Sex Differences in Myocardial Steatosis Induced Left Ventricular Dysfunction
Status:
Recruiting
Trial end date:
2023-12-01
Target enrollment:
Participant gender:
Summary
To test the specific research questions, healthy men and age-matched healthy premenopausal
females will be enrolled. Subjects will undergo cardiac magnetic resonance imaging and
spectroscopy (MRI/MRS) to evaluate cardiac morphology/function and fat metabolism. To acutely
elevate myocardial triglyceride content, subjects will be asked to abstain from eating for 2
days (reproducibly causes a significant and physiological increase in myocardial fat
deposition, transiently). Subjects will be allowed water and/or an isotonic saline solution
in order to maintain hydration status. After screening, subjects will meet with the research
coordinator or an investigator for a discussion, with opportunity for questions, before
applicable consent forms are obtained. The subject will be screened for metal in or on their
body and claustrophobia using a standard MR screening form. A venous blood sample will be
taken for measurement of metabolic health, circulating hormones, and systemic inflammation.
Imaging will include cine imaging for global morphology and function, tissue tagging for
regional tissue deformation, spectroscopy for fat quantification. After baseline images of
the heart are obtained, the subject will be asked to squeeze a MR-safe handgrip dynamometer
at 30% of their maximum while images of the heart are obtained. Blood pressure will also be
measured at rest and during stress. Each MRI will take approximately 90-120 minutes.
Aim 1 will test the hypothesis that cardiac steatosis induced left ventricular dysfunction is
sexually dimorphic, by comparing age-matched men and premenopausal women before and after 48
of fasting.

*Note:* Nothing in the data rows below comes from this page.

module fp8_stream_accumulator #(
  parameter int COUNT_W = 8
) (
  input  logic               clk,
  input  logic               rst_n,
  input  logic               in_valid,
  output logic               in_ready,
  input  logic [7:0]         in_data,
  input  logic               in_last,
  output logic               out_valid,
  input  logic               out_ready,
  output logic [7:0]         out_data,
  output logic               out_nan,
  output logic [COUNT_W-1:0] out_count
);
  typedef enum logic {ACC, DONE} state_t;

  state_t             state, state_nxt;
  logic [7:0]         acc, acc_sum;
  logic               nan_flag, nan_nxt, fire, out_fire;
  logic [COUNT_W-1:0] count, count_inc;

  fp8_e4m3_adder u_add (.a(acc), .b(in_data), .sum(acc_sum));

  assign in_ready  = (state == ACC);
  assign fire      = in_valid && in_ready;
  assign out_fire  = out_valid && out_ready;
  assign nan_nxt   = nan_flag || (in_data[6:0] == 7'h7F);
  assign count_inc = (&count) ? count : count + COUNT_W'(1);

  always_ff @(posedge clk or negedge rst_n)
    if (!rst_n) state <= ACC;
    else        state <= state_nxt;

  always_comb begin
    state_nxt = state;
    case (state)
      ACC:  if (fire && in_last) state_nxt = DONE;
      DONE: if (out_fire)        state_nxt = ACC;
      default: state_nxt = ACC;
    endcase
  end

  always_ff @(posedge clk or negedge rst_n) begin
    if (!rst_n) begin
      acc       <= 8'h00;
      nan_flag  <= 1'b0;
      count     <= '0;
      out_valid <= 1'b0;
      out_data  <= 8'h00;
      out_nan   <= 1'b0;
      out_count <= '0;
    end else begin
      if (fire) begin
        if (in_last) begin
          // Final beat lands straight in the output registers; accumulator restarts.
          acc       <= 8'h00;
          nan_flag  <= 1'b0;
          count     <= '0;
          out_data  <= acc_sum;
          out_nan   <= nan_nxt;
          out_count <= count_inc;
          out_valid <= 1'b1;
        end else begin
          acc      <= acc_sum;
          nan_flag <= nan_nxt;
          count    <= count_inc;
        end
      end
      if (out_fire) begin
        out_valid <= 1'b0;
        out_data  <= 8'h00;
        out_nan   <= 1'b0;
        out_count <= '0;
      end
    end
  end
endmodule
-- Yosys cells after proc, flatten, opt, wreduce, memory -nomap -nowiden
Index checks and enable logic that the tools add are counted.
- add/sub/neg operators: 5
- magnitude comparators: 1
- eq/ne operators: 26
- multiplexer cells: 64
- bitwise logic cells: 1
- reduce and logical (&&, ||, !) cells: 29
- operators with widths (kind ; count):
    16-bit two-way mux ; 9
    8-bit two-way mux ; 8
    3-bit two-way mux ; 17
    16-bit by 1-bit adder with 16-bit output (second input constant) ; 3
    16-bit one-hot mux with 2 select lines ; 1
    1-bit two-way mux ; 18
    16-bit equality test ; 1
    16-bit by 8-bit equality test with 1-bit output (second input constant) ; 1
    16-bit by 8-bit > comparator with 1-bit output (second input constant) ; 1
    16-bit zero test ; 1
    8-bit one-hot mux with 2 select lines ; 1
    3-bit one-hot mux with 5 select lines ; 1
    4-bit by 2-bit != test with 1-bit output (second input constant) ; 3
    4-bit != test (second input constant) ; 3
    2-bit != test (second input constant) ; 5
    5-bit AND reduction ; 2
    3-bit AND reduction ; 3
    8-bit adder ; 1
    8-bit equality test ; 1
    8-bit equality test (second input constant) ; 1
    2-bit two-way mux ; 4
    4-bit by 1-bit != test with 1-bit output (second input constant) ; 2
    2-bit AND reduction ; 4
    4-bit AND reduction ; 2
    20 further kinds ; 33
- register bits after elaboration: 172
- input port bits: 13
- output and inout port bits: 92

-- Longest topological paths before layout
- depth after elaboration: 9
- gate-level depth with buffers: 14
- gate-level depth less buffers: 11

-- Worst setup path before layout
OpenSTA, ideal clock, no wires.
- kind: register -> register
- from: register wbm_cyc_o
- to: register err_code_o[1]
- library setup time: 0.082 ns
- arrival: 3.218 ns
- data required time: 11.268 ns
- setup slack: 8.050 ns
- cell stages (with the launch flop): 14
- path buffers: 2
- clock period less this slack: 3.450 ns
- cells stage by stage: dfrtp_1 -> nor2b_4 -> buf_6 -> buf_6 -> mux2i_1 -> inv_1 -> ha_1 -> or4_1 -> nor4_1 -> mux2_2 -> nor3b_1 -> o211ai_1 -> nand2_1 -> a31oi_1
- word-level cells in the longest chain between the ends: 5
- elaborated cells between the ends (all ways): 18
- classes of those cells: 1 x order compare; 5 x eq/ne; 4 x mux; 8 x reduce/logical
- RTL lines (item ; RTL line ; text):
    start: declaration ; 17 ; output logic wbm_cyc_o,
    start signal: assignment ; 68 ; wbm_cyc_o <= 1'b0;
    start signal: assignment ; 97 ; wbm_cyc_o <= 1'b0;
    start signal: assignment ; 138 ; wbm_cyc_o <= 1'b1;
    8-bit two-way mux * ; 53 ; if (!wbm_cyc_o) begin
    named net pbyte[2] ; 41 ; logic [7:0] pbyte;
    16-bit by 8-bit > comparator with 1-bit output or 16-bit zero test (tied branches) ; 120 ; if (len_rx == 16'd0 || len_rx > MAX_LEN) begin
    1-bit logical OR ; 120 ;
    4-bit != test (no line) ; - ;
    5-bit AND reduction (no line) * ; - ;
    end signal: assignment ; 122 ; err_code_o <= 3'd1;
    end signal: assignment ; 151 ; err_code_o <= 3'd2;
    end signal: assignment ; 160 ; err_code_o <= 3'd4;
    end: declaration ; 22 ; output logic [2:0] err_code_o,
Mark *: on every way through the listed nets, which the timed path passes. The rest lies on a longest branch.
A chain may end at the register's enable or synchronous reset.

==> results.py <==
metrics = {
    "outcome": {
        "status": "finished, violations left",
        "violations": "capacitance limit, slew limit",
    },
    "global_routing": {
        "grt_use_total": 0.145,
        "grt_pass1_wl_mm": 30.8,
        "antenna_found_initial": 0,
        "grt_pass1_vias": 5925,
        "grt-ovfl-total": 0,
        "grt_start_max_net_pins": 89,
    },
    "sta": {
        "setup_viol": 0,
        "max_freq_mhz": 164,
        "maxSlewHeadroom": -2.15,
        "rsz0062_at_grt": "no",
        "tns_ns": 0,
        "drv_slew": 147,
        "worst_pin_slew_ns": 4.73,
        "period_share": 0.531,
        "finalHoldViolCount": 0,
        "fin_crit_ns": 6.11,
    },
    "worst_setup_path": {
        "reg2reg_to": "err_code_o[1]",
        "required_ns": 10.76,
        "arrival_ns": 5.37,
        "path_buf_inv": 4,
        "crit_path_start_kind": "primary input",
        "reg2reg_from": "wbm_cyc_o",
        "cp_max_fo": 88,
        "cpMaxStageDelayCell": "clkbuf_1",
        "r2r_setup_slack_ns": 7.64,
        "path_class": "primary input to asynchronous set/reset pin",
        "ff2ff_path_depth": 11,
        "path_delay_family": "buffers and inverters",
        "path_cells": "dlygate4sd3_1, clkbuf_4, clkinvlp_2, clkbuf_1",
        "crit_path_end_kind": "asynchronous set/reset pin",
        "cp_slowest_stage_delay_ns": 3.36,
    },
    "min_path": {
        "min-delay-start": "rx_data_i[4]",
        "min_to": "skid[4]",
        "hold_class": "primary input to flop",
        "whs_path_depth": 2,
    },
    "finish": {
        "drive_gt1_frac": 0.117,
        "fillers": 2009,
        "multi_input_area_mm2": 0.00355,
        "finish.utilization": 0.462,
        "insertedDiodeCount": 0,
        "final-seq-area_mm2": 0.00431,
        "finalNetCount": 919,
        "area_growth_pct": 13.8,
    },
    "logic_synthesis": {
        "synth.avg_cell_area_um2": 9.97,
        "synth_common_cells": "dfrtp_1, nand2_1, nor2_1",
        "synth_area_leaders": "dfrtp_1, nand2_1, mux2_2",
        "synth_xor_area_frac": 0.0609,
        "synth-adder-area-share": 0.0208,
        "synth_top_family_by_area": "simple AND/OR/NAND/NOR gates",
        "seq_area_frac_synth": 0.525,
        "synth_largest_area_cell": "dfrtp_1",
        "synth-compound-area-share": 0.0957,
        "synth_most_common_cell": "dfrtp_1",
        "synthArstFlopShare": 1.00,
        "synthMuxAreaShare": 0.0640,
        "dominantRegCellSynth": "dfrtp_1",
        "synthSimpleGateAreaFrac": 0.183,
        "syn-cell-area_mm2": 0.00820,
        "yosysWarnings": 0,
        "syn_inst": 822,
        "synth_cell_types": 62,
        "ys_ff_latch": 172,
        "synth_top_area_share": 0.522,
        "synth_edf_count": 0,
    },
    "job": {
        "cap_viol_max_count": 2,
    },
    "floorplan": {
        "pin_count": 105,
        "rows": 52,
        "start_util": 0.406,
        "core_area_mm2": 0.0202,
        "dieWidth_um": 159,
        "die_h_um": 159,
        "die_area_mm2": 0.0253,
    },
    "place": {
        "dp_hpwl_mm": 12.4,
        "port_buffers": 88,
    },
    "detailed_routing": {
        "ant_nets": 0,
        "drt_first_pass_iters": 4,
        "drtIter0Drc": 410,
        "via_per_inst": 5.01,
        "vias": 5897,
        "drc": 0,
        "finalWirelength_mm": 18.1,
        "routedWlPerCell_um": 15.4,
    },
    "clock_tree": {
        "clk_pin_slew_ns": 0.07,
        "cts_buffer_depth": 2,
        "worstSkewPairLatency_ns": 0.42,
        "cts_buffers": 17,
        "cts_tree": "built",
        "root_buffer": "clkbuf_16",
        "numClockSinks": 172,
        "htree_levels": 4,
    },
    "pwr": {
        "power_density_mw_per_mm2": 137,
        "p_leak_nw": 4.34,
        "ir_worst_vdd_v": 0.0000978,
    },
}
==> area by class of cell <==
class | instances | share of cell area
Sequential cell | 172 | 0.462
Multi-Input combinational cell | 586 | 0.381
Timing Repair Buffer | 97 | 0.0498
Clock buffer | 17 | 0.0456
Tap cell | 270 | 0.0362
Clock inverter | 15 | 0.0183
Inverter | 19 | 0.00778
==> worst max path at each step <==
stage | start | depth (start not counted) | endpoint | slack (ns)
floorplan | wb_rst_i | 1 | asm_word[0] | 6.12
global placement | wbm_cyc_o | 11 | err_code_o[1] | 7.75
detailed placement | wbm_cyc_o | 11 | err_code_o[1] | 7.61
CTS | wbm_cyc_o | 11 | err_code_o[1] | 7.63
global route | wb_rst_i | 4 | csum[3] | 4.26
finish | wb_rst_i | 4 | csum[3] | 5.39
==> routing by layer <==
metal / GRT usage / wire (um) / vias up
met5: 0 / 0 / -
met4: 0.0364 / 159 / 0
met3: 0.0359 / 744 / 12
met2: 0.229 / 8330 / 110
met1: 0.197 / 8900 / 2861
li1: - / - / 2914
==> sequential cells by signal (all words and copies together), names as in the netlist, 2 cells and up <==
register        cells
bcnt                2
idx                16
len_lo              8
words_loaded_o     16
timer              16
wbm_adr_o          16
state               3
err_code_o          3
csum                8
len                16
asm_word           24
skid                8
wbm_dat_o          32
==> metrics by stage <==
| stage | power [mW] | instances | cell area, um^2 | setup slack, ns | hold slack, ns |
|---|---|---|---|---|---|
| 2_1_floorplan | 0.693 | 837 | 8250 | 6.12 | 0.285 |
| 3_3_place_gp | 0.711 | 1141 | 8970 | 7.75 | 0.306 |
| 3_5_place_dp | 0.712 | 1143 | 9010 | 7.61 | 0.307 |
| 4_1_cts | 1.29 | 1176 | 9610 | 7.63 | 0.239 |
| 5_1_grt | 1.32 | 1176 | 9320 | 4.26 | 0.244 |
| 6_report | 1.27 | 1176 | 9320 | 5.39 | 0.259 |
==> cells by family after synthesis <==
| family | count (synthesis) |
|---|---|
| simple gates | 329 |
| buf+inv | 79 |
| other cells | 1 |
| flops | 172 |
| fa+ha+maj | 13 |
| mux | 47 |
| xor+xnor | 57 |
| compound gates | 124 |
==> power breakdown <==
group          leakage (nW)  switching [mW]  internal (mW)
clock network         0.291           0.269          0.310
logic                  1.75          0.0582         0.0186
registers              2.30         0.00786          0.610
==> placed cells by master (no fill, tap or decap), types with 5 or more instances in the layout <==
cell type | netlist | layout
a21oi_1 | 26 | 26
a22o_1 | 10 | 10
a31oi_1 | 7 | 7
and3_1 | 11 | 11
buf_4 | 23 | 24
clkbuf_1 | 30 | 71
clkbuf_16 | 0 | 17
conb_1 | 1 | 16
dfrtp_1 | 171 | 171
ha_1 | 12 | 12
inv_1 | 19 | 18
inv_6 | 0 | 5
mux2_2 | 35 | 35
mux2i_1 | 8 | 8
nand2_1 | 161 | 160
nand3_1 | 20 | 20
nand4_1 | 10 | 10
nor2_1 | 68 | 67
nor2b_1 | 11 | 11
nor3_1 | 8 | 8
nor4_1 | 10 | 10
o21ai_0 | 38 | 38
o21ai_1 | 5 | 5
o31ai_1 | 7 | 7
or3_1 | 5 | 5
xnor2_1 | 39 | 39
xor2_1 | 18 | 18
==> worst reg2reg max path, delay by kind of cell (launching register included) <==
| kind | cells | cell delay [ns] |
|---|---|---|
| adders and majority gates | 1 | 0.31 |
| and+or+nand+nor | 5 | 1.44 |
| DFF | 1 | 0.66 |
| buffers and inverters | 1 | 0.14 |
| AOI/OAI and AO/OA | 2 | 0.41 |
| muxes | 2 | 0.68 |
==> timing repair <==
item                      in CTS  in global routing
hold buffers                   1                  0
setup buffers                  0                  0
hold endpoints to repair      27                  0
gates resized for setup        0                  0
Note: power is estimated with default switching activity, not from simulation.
==> src/rtl/spi_frame_sequencer.sv <==
// Frame-level SPI register sequencer: header + data bytes staged in shadow, committed atomically at CS rise.
// Optional trailing XOR checksum byte enabled by defining CHECKSUM_EN.
module spi_frame_sequencer #(
    parameter int NREG      = 8,
    parameter int MAX_BURST = 8
) (
    input  logic              clk,
    input  logic              reset,
    input  logic              cs,
    input  logic              byte_rdy,
    input  logic [7:0]        byte_data,
    output logic [NREG*8-1:0] reg_q,
    output logic              update_stb,
    output logic              frame_err,
    output logic              busy
);

    // state | meaning
    // IDLE  | CS high, waiting for a frame
    // HDR   | frame open, waiting for header byte
    // DATA  | header accepted, collecting data bytes
    // ERR   | frame poisoned, ignoring bytes until CS rises
    typedef enum logic [1:0] {IDLE, HDR, DATA, ERR} state_t;

`ifdef CHECKSUM_EN
    localparam int LIMIT = MAX_BURST + 1;
`else
    localparam int LIMIT = MAX_BURST;
`endif

    state_t            state, state_nxt;
    logic              cs_prev;
    logic [NREG*8-1:0] shadow;
    logic [2:0]        addr;
    logic              inc;
    logic [8:0]        cnt;
    logic              frame_end, rx, hdr_ok, over, commit_ok;

`ifdef CHECKSUM_EN
    logic [7:0] pending;
    logic [7:0] xacc;
`endif

    function automatic logic [2:0] wrap(input int v);
        return 3'(v % NREG);
    endfunction

    assign frame_end = cs && !cs_prev;
    assign rx        = byte_rdy && !cs;
    assign hdr_ok    = (byte_data[7:4] == 4'hA);
    assign over      = rx && (state == DATA) && (cnt == 9'(LIMIT));
    assign busy      = (state != IDLE);

`ifdef CHECKSUM_EN
    assign commit_ok = (state == DATA) && (cnt >= 9'd2) && (xacc == pending);
`else
    assign commit_ok = (state == DATA) && (cnt != 9'd0);
`endif

    always_ff @(posedge clk) begin
        if (reset) state <= IDLE;
        else       state <= state_nxt;
    end

    always_comb begin
        state_nxt = state;
        case (state)
            IDLE: if (!cs) state_nxt = HDR;
            HDR:  if (rx) state_nxt = hdr_ok ? DATA : ERR;
            DATA: if (over) state_nxt = ERR;
            ERR:  state_nxt = ERR;
            default: state_nxt = IDLE;
        endcase
        if (frame_end && state != IDLE) state_nxt = IDLE;
    end

    always_ff @(posedge clk) begin
        if (reset) begin
            cs_prev    <= 1'b1;
            reg_q      <= '0;
            shadow     <= '0;
            update_stb <= 1'b0;
            frame_err  <= 1'b0;
            addr       <= '0;
            inc        <= 1'b0;
            cnt        <= '0;
`ifdef CHECKSUM_EN
            pending    <= '0;
            xacc       <= '0;
`endif
        end else begin
            cs_prev    <= cs;
            update_stb <= 1'b0;
            frame_err  <= 1'b0;
            if (frame_end && state != IDLE) begin
                cnt <= '0;
                if (commit_ok) begin
                    reg_q      <= shadow;
                    update_stb <= 1'b1;
                end else begin
                    shadow    <= reg_q;
                    frame_err <= 1'b1;
                end
            end else if (rx) begin
                case (state)
                    HDR: if (hdr_ok) begin
                        addr <= wrap(int'(byte_data[2:0]));
                        inc  <= byte_data[3];
                        cnt  <= '0;
`ifdef CHECKSUM_EN
                        xacc <= byte_data;
`endif
                    end
                    DATA: if (!over) begin
                        cnt <= cnt + 9'd1;
`ifdef CHECKSUM_EN
                        // Previous byte is known to be data only once another byte follows it.
                        pending <= byte_data;
                        if (cnt != 9'd0) begin
                            shadow[int'(addr)*8 +: 8] <= pending;
                            xacc <= xacc ^ pending;
                            if (inc) addr <= wrap(int'(addr) + 1);
                        end
`else
                        shadow[int'(addr)*8 +: 8] <= byte_data;
                        if (inc) addr <= wrap(int'(addr) + 1);
`endif
                    end
                    default: ;
                endcase
            end
        end
    end

endmodule

==> config.mk <==
export PLATFORM = sky130hd
export DESIGN_NAME = spi_frame_sequencer
export DESIGN_NICKNAME = d
export VERILOG_FILES = /design/src/rtl/spi_frame_sequencer.sv
export SDC_FILE = /design/constraint.sdc
export NUM_CORES = 1
export LEC_CHECK = 0
export BUFFER_PORTS_ARGS = -buffer_cell sky130_fd_sc_hd__buf_2
export CORE_AREA = 4 4 108 121
export DETAILED_ROUTE_END_ITERATION = 7
export DIE_AREA = 0 0 112 125
export PLACE_DENSITY_LB_ADDON = 0.3
export SLEW_MARGIN = 20
export SYNTH_ARGS = -nofsm -noshare
export SYNTH_HDL_FRONTEND = slang
export SYNTH_SLANG_ARGS = --single-unit
==> constraint.sdc <==
create_clock -name clk -period 3.8 [get_ports clk]
set_clock_uncertainty 0.15 [all_clocks]
set_input_delay 0.19 -clock clk [delete_from_list [all_inputs] [get_ports clk]]
set_output_delay 0.19 -clock clk [all_outputs]
set_load 0.05 [all_outputs]
==> results of run 1 <==
sequential cells by signal, summed over array words and instances, names as in the netlist:
register / cells
shadow: 64
frame_err: 1
cnt: 9
addr: 3
inc: 1
state: 2
reg_q: 64
cs_prev: 1
update_stb: 1
worst paths after layout:
path,from,end,slack [ns]
min,byte_rdy,state[1]$_SDFFE_PP0P_,0.02
min reg2reg,shadow[7]$_SDFFE_PP0P_,reg_q[7]$_SDFFE_PP0P_,0.31
max reg2reg,addr[0]$_SDFFE_PP0P_,shadow[4]$_SDFFE_PP0P_,0.70
max,addr[0]$_SDFFE_PP0P_,shadow[4]$_SDFFE_PP0P_,0.70
worst max-delay path: stages, from the launching register on:
cell and delay, ns:
dfxtp_1 0.68, inv_1 0.18, ha_1 0.27, ha_1 0.35, or4_1 0.56, a2111oi_2 0.30, buf_4 0.22, a32o_1 0.13
nand2_1 0.06, a21oi_1 0.13
power by group:
group / internal [mW] / switching [mW]
Clock: 1.14 / 0.648
Combinational: 0.0486 / 0.114
Sequential: 1.55 / 0.0153
routing by layer:
| layer | wire length (um) | GRT usage (%) |
|---|---|---|
| met5 | 0 | 0 |
| met4 | 403 | 9.547 |
| met3 | 1214 | 5.752 |
| met2 | 9288 | 44.57 |
| met1 | 7680 | 33.40 |
layout by cell type, fill, tap and decap left out, types with 18 or more instances in the layout:
| cell type | synthesis | final |
|---|---|---|
| dfxtp_1 | 146 | 146 |
| a221oi_1 | 30 | 30 |
| mux2_2 | 33 | 33 |
| o21ai_0 | 18 | 18 |
| nor2_1 | 25 | 24 |
| buf_4 | 2 | 18 |
| inv_1 | 42 | 42 |
| nand2_1 | 159 | 158 |
| buf_2 | 11 | 77 |
| a21oi_1 | 93 | 93 |
| a211oi_1 | 35 | 35 |
metrics by stage:
stage	setup slack, ns	instances
finish	0.6956	1014
global route	0.3644	1014
CTS	0.7331	1014
detailed placement	0.7543	981
global placement	0.7960	981
floorplan	1.140	797
cell type report:
type,count,area share (%)
multi-input combinational,544,43.17
inverter,42,2.018
clock inverter,12,2.306
clock buffer,20,5.845
tap,154,2.466
sequential,146,37.41
timing repair buffer,96,6.789
logic make-up after synthesis:
group / after synthesis / synth area share, %
AO/OA/AOI/OAI: 244 / 24.79
flip-flops: 146 / 43.22
buffers and inverters: 107 / 7.068
multiplexers: 42 / 6.993
adder cells (fa/ha/maj): 6 / 1.110
XOR/XNOR: 4 / 0.5180
AND/OR/NAND/NOR: 248 / 16.30
==> impl_metrics.ini, run 1 <==
[hold_path]
whs_path_depth = 3
hold_path_class = input port to register

[sta]
rsz0062_at_grt = no
max_freq_mhz = 322.1
final_max_slew_viol_count = 0
slew_headroom_pct = 30.20
worstMarginPinSlew_ns = 1.047
holdWs_ns = 0.02058
report.final.hold_viol_count = 0
tns_ns = 0
post-route-period-util_pct = 81.70
min_period_ns = 3.104
setup_viol = 0

[yosys]
synth_area_mm2 = 0.006763
synth.area.top_cells = dfxtp_1, nand2_1, a21oi_1, mux2_2, a211oi_1
yosys_warnings = 0
syn_inst = 797
synth_edf_count = 0
synth_cell_types = 59
ys_seq_elements = 146
synthArstFlopShare_pct = 0
synth.top_cells.by_count = nand2_1, dfxtp_1, a21oi_1
synth.most_common_cell = nand2_1
synth-main-ff-cell = dfxtp_1
synth_top_area_share_pct = 43.22
syn_nets = 815
avgSynthCellArea_um2 = 8.485
ys_seq_area_share_pct = 43.22
synth_area_leader_cell = dfxtp_1

[critical_path]
reg2regPathDepth = 9
start_kind = register
critPathMaxFanout = 13
worstSetupEndpointType = register
required_ns = 3.99
criticalPathCategory = register to register
cp.arrival_ns = 3.29

[final_layout]
multi_input_area_mm2 = 0.003373
nets = 865
final_layout_size_suffix_gt1_share_pct = 20.23
fill_cells = 966
seq_area_mm2 = 0.002923
finish.utilization_pct = 66.08
areaGrowthSynthToFinish_pct = 15.54
final_area_mm2 = 0.007814
antenna_cells = 0

[detailed_routing]
vias = 6317
wl_per_cell_um = 18.33
via_per_inst = 6.230
first_iter_violations = 474
firstDrtPassIters = 5
drt-total-wl_mm = 18.59
ant_nets = 0
drcViolationCount = 0

[clocking]
cts_tree = done
htreeDepth = 4
cts_root_buf = clkbuf_16
cts_buffers = 17
cts_setup_buffers = 0
postCtsHoldBufs = 1
cts_resized = 0
clk-insertion-delay-late_ns = 0.41
clock-sinks = 146
cts_buffer_depth = 2
clk_pin_slew_worst_paths_ns = 0.06

[power_and_ir_drop]
peakVddDrop_v = 0.0003139
cellLeakagePower_nw = 2.935
powerDensity_mw_per_mm2 = 449.5
totalPowerFinal_mw = 3.512

[die]
fp.dieW_um = 112
row_count = 42
die_h_um = 125
dieArea_mm2 = 0.01400
initial_core_util_pct = 57.20
num_io_pins = 79
core_area_mm2 = 0.01182

[placement]
hpwlAfterDp_mm = 11.56
place_congestion = 0.8862
portBuffers = 78
place_area_mm2 = 0.007167

[global_route]
grt_overflow_total = 0
grt.total_usage_pct = 26.45
grt_pass1_wl_mm = 30.66
grt_max_degree = 102
grt_antenna_before_repair = 0
grt_pass1_vias = 6057

[run_status]
outcome = finished, final reports clean

[job]
maxCapViolCount = 0
Note: power is estimated with default switching activity, not from simulation.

Subjects will complete the MRI/MRS protocol described above before and after the
fasting intervention.
Aim 2 will test the hypothesis that estrogen is protective against cardiac steatosis-induced
dysfunction, by suppressing ovarian sex hormones with a GnRH antagonist and repeating the
fasting studies with and without estrogen add-back. 30 female subjects will be treated with
GnRH antagonist and repeat the 48 hour fasting intervention and cardiac MRI/MRS protocol. 15
of the subjects will receive estrogen add-back using a transdermal patch, the other 15
subjects will receive a placebo patch.
Aim 3 will test whether plasma and myocardial fatty acid composition is sexually dimorphic,
by performing comprehensive plasma and myocardial lipidomics assessment.